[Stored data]
--------
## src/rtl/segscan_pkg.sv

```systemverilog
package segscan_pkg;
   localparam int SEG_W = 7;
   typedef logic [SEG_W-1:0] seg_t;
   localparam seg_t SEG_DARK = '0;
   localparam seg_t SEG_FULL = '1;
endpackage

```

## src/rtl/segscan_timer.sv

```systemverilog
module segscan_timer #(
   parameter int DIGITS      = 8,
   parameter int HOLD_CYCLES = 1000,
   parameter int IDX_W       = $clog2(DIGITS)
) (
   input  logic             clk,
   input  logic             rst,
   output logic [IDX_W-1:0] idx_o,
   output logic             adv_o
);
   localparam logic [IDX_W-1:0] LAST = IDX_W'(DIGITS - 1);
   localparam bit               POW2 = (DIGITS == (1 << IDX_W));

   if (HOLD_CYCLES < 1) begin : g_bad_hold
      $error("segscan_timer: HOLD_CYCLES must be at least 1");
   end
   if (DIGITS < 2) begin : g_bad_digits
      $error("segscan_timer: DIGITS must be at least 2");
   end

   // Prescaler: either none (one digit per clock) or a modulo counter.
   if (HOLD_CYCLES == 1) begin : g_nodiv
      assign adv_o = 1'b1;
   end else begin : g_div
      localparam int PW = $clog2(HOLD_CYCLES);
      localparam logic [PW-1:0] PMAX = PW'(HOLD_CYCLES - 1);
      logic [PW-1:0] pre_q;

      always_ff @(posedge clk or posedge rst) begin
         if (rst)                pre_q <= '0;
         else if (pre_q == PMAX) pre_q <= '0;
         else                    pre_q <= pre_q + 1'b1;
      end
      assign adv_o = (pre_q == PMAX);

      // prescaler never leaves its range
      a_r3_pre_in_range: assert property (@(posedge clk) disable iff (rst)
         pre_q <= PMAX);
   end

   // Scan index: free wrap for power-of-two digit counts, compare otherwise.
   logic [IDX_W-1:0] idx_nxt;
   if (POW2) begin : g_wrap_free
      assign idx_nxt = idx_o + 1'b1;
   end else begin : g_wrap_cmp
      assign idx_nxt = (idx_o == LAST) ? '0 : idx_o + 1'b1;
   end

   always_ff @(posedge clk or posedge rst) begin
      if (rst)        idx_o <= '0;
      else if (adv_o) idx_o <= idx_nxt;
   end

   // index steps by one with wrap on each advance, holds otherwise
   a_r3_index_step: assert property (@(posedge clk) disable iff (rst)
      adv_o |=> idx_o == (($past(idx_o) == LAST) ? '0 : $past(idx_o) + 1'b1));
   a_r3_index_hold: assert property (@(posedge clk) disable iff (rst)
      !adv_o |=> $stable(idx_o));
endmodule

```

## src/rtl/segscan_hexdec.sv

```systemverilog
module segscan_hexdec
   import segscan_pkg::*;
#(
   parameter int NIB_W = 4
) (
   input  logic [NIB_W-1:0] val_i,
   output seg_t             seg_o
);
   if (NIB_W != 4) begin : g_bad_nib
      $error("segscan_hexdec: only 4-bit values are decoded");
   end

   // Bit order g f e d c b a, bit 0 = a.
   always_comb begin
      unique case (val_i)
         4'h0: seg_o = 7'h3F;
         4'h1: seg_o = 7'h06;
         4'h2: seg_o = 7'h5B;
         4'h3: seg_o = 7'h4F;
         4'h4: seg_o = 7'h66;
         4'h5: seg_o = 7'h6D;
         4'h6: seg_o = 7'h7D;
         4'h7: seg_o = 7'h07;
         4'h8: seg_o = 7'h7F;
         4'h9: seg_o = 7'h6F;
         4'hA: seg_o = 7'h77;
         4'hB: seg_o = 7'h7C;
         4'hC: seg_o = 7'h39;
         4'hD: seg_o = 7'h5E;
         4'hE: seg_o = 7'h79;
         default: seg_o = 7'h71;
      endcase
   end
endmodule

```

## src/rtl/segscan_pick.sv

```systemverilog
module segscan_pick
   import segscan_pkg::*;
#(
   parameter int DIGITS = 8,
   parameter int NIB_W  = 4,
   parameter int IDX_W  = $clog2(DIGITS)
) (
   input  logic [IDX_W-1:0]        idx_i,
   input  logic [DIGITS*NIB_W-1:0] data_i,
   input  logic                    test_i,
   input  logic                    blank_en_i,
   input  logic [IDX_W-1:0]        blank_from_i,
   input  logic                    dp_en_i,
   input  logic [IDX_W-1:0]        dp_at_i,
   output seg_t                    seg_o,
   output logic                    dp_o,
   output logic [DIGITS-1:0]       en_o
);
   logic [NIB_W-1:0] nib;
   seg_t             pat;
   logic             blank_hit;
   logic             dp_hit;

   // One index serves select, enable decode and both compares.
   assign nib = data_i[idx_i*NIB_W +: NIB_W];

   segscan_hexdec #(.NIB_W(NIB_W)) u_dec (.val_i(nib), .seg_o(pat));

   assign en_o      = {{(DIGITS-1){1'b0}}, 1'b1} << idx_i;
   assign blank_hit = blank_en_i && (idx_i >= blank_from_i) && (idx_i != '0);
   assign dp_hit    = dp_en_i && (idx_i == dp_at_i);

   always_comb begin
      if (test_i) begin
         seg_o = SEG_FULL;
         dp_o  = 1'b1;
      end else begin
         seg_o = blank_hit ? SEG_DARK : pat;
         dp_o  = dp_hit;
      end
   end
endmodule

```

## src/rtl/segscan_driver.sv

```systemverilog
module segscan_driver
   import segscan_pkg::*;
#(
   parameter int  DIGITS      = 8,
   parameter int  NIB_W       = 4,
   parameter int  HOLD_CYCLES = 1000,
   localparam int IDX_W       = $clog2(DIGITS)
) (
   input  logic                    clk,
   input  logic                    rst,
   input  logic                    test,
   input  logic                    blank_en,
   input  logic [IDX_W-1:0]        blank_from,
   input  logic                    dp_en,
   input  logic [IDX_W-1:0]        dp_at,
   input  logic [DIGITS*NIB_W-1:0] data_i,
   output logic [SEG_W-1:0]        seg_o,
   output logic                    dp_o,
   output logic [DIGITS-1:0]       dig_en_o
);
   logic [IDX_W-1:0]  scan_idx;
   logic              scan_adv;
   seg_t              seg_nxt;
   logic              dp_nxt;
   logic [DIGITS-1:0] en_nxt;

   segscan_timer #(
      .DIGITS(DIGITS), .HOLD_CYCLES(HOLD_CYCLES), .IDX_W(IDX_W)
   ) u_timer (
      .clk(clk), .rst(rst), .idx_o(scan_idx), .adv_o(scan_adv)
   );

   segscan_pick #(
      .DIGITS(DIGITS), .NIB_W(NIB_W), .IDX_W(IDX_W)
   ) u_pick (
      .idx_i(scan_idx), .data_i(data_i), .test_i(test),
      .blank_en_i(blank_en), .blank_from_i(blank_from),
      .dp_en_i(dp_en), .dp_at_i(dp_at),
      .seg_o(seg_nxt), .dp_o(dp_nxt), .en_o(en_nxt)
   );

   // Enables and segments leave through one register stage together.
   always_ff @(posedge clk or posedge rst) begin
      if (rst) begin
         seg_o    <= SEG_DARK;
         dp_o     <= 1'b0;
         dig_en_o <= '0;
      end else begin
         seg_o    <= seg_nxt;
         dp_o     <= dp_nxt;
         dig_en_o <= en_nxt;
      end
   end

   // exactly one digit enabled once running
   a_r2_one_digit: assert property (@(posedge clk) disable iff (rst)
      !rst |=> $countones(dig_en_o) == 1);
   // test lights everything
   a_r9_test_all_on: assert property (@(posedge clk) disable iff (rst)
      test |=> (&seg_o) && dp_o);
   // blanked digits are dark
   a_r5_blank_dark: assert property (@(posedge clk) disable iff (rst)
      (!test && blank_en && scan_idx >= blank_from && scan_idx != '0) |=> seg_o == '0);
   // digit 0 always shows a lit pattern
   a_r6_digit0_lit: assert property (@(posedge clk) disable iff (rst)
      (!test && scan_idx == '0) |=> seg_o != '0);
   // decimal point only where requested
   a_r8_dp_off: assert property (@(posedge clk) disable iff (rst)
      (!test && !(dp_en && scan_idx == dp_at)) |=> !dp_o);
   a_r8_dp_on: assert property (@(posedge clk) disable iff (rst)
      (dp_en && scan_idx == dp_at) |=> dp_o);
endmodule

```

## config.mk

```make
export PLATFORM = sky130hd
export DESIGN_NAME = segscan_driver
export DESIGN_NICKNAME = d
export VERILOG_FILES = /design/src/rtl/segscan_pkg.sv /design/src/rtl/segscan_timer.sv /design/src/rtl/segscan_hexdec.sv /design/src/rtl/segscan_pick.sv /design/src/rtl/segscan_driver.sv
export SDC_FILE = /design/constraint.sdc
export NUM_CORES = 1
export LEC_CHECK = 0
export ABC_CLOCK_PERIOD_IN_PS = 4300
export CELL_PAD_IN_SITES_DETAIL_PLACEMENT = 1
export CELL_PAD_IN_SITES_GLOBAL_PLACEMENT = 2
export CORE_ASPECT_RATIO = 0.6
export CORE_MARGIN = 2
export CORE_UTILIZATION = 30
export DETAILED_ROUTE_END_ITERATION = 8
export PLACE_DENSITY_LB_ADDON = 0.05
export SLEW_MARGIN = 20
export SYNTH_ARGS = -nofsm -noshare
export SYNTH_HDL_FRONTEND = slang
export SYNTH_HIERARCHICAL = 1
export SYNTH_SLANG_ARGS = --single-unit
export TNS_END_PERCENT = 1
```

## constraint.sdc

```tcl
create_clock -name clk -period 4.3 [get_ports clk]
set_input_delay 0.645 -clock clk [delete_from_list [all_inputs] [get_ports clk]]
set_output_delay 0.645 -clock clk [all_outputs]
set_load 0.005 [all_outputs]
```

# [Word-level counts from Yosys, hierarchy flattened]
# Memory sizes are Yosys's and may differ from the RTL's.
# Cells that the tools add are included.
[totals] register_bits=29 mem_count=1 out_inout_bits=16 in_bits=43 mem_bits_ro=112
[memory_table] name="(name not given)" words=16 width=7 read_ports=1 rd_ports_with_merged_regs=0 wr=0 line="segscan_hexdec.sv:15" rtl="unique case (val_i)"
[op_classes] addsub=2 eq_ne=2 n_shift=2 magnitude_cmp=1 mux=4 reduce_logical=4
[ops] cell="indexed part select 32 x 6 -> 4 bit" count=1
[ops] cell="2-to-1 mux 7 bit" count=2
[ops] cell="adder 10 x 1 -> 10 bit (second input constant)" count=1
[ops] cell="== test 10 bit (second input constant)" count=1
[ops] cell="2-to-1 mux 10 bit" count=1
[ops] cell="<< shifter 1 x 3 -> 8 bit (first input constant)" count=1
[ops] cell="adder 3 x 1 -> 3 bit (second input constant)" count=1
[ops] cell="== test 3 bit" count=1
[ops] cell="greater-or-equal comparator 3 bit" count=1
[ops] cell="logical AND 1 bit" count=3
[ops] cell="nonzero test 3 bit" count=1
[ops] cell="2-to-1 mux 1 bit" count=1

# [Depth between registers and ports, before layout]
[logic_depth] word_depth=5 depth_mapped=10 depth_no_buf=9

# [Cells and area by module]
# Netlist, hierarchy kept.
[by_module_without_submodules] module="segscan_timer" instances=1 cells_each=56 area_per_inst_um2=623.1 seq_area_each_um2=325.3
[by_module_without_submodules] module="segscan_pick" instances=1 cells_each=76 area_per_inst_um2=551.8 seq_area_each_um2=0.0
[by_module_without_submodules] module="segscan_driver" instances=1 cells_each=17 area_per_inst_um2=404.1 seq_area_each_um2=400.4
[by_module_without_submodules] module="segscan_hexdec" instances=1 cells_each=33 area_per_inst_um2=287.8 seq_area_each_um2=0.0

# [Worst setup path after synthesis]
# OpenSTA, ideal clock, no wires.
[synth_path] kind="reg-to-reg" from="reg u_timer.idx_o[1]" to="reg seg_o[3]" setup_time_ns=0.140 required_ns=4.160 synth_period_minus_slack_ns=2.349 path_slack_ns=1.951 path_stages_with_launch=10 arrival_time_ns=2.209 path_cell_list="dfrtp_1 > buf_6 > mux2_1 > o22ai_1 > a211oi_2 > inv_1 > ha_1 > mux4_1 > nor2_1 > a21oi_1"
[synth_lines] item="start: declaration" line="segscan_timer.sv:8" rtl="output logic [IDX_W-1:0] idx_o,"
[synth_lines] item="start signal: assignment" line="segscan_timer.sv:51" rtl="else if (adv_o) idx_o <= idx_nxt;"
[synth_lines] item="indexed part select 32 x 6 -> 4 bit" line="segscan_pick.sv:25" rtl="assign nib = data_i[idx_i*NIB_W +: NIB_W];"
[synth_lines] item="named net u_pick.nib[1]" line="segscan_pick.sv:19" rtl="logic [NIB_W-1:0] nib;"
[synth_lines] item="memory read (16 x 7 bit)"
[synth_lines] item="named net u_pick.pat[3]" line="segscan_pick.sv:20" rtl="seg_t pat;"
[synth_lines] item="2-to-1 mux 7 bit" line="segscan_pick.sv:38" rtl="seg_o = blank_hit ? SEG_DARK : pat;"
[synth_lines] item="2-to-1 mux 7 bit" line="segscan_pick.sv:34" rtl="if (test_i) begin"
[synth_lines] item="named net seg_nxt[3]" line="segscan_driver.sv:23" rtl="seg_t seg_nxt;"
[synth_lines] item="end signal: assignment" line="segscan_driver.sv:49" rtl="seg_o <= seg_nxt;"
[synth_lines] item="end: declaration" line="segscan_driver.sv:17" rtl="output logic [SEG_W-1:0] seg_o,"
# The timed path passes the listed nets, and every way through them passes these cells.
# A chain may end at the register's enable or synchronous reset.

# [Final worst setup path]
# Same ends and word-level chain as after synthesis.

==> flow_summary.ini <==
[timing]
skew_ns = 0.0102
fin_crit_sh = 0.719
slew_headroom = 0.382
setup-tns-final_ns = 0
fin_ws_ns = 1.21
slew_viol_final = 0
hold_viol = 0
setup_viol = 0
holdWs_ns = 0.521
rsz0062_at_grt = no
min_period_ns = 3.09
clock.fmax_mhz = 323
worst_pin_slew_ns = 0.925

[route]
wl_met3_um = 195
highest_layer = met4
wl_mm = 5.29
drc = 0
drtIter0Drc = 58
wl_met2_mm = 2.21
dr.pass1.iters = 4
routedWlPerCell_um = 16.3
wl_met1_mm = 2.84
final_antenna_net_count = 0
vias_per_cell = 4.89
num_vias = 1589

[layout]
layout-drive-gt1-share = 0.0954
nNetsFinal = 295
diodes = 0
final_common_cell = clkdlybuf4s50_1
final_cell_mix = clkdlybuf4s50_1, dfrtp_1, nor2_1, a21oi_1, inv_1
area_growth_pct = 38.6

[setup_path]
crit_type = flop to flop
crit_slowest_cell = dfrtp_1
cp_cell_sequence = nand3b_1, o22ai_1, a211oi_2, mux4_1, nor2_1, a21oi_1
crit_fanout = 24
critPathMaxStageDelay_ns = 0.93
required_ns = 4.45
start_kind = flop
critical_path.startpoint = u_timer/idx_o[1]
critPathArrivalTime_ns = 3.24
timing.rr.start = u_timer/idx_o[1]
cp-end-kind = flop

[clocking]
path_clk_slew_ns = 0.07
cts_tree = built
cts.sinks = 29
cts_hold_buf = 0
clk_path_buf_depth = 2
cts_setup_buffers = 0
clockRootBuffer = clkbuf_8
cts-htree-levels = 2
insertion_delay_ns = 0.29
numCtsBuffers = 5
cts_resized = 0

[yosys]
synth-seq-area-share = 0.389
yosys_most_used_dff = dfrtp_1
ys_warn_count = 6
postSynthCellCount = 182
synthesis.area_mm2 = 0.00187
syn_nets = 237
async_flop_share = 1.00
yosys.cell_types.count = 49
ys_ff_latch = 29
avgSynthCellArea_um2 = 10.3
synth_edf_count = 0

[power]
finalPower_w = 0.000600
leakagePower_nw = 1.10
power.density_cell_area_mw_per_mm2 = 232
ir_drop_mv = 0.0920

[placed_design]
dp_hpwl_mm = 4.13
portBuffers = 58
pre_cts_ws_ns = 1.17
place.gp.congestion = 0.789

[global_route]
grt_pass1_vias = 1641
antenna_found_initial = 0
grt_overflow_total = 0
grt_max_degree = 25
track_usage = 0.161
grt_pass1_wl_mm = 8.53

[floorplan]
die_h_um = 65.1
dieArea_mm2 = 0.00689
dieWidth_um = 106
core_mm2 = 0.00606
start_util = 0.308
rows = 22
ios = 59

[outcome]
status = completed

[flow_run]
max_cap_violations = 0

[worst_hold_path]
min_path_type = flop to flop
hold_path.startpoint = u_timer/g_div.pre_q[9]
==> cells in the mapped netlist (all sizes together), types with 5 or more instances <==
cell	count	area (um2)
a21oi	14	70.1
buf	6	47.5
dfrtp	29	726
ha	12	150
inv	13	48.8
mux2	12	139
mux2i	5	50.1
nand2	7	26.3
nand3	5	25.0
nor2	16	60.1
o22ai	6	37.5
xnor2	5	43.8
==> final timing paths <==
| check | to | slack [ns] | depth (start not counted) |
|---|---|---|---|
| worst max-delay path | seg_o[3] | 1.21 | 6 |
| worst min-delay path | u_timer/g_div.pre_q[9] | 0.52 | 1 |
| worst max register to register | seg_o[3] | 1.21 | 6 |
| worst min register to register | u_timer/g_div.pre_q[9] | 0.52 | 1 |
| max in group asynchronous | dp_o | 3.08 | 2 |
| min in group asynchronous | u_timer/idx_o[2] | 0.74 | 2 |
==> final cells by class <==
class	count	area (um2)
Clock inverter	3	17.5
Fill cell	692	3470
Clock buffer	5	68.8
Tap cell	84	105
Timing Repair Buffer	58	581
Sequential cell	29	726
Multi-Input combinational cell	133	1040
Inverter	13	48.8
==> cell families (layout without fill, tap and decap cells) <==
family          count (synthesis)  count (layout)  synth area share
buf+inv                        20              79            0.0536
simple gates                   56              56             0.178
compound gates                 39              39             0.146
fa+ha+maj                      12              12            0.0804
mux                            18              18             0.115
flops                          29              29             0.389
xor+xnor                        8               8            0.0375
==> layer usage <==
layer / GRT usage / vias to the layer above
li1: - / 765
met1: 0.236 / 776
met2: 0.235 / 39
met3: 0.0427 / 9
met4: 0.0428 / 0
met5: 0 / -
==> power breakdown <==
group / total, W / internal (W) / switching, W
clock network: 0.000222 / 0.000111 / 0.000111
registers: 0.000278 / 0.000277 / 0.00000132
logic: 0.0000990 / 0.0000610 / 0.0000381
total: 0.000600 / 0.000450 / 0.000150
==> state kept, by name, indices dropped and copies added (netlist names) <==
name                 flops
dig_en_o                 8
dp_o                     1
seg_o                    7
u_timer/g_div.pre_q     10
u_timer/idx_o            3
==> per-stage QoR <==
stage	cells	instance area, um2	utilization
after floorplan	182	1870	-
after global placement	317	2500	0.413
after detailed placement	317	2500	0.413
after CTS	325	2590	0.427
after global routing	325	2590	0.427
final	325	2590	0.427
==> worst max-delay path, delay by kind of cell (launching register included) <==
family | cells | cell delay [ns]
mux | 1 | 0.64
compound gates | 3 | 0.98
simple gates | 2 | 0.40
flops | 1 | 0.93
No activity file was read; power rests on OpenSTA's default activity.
--------
▸ WHAT THE TASK REQUIRES:
Filter the records down to the lines that contain the string "disable", and copy those lines.

▸ RESPONSE BOX:
      a_r3_pre_in_range: assert property (@(posedge clk) disable iff (rst)
   a_r3_index_step: assert property (@(posedge clk) disable iff (rst)
   a_r3_index_hold: assert property (@(posedge clk) disable iff (rst)
   a_r2_one_digit: assert property (@(posedge clk) disable iff (rst)
   a_r9_test_all_on: assert property (@(posedge clk) disable iff (rst)
   a_r5_blank_dark: assert property (@(posedge clk) disable iff (rst)
   a_r6_digit0_lit: assert property (@(posedge clk) disable iff (rst)
   a_r8_dp_off: assert property (@(posedge clk) disable iff (rst)
   a_r8_dp_on: assert property (@(posedge clk) disable iff (rst)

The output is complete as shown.